• **Input material**
==> config.mk <==
export PLATFORM = sky130hd
export DESIGN_NAME = reg_writeback_queue
export DESIGN_NICKNAME = d
export VERILOG_FILES = /design/src/rtl/reg_writeback_queue_pkg.sv /design/src/rtl/reg_writeback_queue_wb_fwd_match.sv /design/src/rtl/reg_writeback_queue.sv
export SDC_FILE = /design/constraint.sdc
export NUM_CORES = 1
export LEC_CHECK = 0
export ABC_AREA = 1
export BUFFER_PORTS_ARGS = -buffer_cell sky130_fd_sc_hd__clkbuf_2
export CAP_MARGIN = 5
export CORE_ASPECT_RATIO = 1.4
export CORE_MARGIN = 8
export CORE_UTILIZATION = 50
export DETAILED_ROUTE_END_ITERATION = 8
export GPL_TIMING_DRIVEN = 1
export PLACE_DENSITY_LB_ADDON = 0.1
export RECOVER_POWER = 100
export REMOVE_ABC_BUFFERS = 1
export SLEW_MARGIN = 40
export SYNTH_ARGS = -nofsm -noshare
export SYNTH_HDL_FRONTEND = slang
export SYNTH_HIERARCHICAL = 1
export SYNTH_SLANG_ARGS = --single-unit
==> constraint.sdc <==
create_clock -name clock -period 4.01 [get_ports clock]
set_input_delay 0.802 -clock clock [delete_from_list [all_inputs] [get_ports clock]]
set_output_delay 0.802 -clock clock [all_outputs]
set_load 0.01 [all_outputs]
## src/rtl/alu_operand_stage.sv

```systemverilog
// Operand-fetch stage: 8-entry register file feeding a pipeline register that drives the ALU inputs.
// Optional feature macro WRITE_BYPASS_EN: same-cycle write forwarding and refresh of stalled operands.
module alu_operand_stage #(
   parameter int regSize  = 8,
   parameter int regCount = 8,
   localparam int AW      = $clog2(regCount)
) (
   input  logic               Clk,
   input  logic               Reset_n,
   input  logic               InValid,
   output logic               InReady,
   input  logic [AW-1:0]      RdAddrA,
   input  logic [AW-1:0]      RdAddrB,
   input  logic               ImmSel,
   input  logic [regSize-1:0] Imm,
   input  logic [2:0]         ALUOpIn,
   input  logic [AW-1:0]      DestIn,
   input  logic               WrEn,
   input  logic [AW-1:0]      WrAddr,
   input  logic [regSize-1:0] WrData,
   input  logic               Stall,
   input  logic               Flush,
   output logic [regSize-1:0] SrcA,
   output logic [regSize-1:0] SrcB,
   output logic [2:0]         ALUOp,
   output logic [AW-1:0]      DestOut,
   output logic               OutValid
);

   logic [regSize-1:0] regFile [regCount];
   logic [regSize-1:0] readA, readB, opA, opB;
   logic [regSize-1:0] srcANxt, srcBNxt;
   logic [2:0]         aluOpNxt;
   logic [AW-1:0]      destNxt;
   logic               validNxt;

   assign InReady = !Stall;

   // Writeback port is independent of stall and flush
   always_ff @(posedge Clk or negedge Reset_n) begin
      if (!Reset_n) begin
         for (int i = 0; i < regCount; i++) regFile[i] <= '0;
      end else if (WrEn) begin
         regFile[WrAddr] <= WrData;
      end
   end

   always_comb begin
      readA = regFile[RdAddrA];
      readB = regFile[RdAddrB];
`ifdef WRITE_BYPASS_EN
      if (WrEn && WrAddr == RdAddrA) readA = WrData;
      if (WrEn && WrAddr == RdAddrB) readB = WrData;
`endif
      opA = readA;
      opB = ImmSel ? Imm : readB;
   end

`ifdef WRITE_BYPASS_EN
   logic [AW-1:0] heldAddrA, heldAddrB;
   logic          heldImmSel;

   // Source addresses of the held instruction, used to refresh operands during a stall
   always_ff @(posedge Clk or negedge Reset_n) begin
      if (!Reset_n) begin
         heldAddrA  <= '0;
         heldAddrB  <= '0;
         heldImmSel <= 1'b0;
      end else if (Flush || (!Stall && !InValid)) begin
         heldAddrA  <= '0;
         heldAddrB  <= '0;
         heldImmSel <= 1'b0;
      end else if (!Stall) begin
         heldAddrA  <= RdAddrA;
         heldAddrB  <= RdAddrB;
         heldImmSel <= ImmSel;
      end
   end
`endif

   // Flush beats stall; an empty slot is carried down as an all-zero payload
   always_comb begin
      srcANxt  = SrcA;
      srcBNxt  = SrcB;
      aluOpNxt = ALUOp;
      destNxt  = DestOut;
      validNxt = OutValid;
      if (Flush || (!Stall && !InValid)) begin
         srcANxt  = '0;
         srcBNxt  = '0;
         aluOpNxt = 3'b000;
         destNxt  = '0;
         validNxt = 1'b0;
      end else if (!Stall) begin
         srcANxt  = opA;
         srcBNxt  = opB;
         aluOpNxt = ALUOpIn;
         destNxt  = DestIn;
         validNxt = 1'b1;
      end
`ifdef WRITE_BYPASS_EN
      else if (OutValid && WrEn) begin
         if (WrAddr == heldAddrA) srcANxt = WrData;
         if (WrAddr == heldAddrB && !heldImmSel) srcBNxt = WrData;
      end
`endif
   end

   always_ff @(posedge Clk or negedge Reset_n) begin
      if (!Reset_n) begin
         SrcA     <= '0;
         SrcB     <= '0;
         ALUOp    <= 3'b000;
         DestOut  <= '0;
         OutValid <= 1'b0;
      end else begin
         SrcA     <= srcANxt;
         SrcB     <= srcBNxt;
         ALUOp    <= aluOpNxt;
         DestOut  <= destNxt;
         OutValid <= validNxt;
      end
   end

endmodule

```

• **Your goal**
The response must hold only the lines above from the line with "export SDC_FILE = /design/constraint.sdc" through the line with "export PLACE_DENSITY_LB_ADDON = 0.1", each copied exactly, both ends kept.

• **Answer**
export SDC_FILE = /design/constraint.sdc
export NUM_CORES = 1
export LEC_CHECK = 0
export ABC_AREA = 1
export BUFFER_PORTS_ARGS = -buffer_cell sky130_fd_sc_hd__clkbuf_2
export CAP_MARGIN = 5
export CORE_ASPECT_RATIO = 1.4
export CORE_MARGIN = 8
export CORE_UTILIZATION = 50
export DETAILED_ROUTE_END_ITERATION = 8
export GPL_TIMING_DRIVEN = 1
export PLACE_DENSITY_LB_ADDON = 0.1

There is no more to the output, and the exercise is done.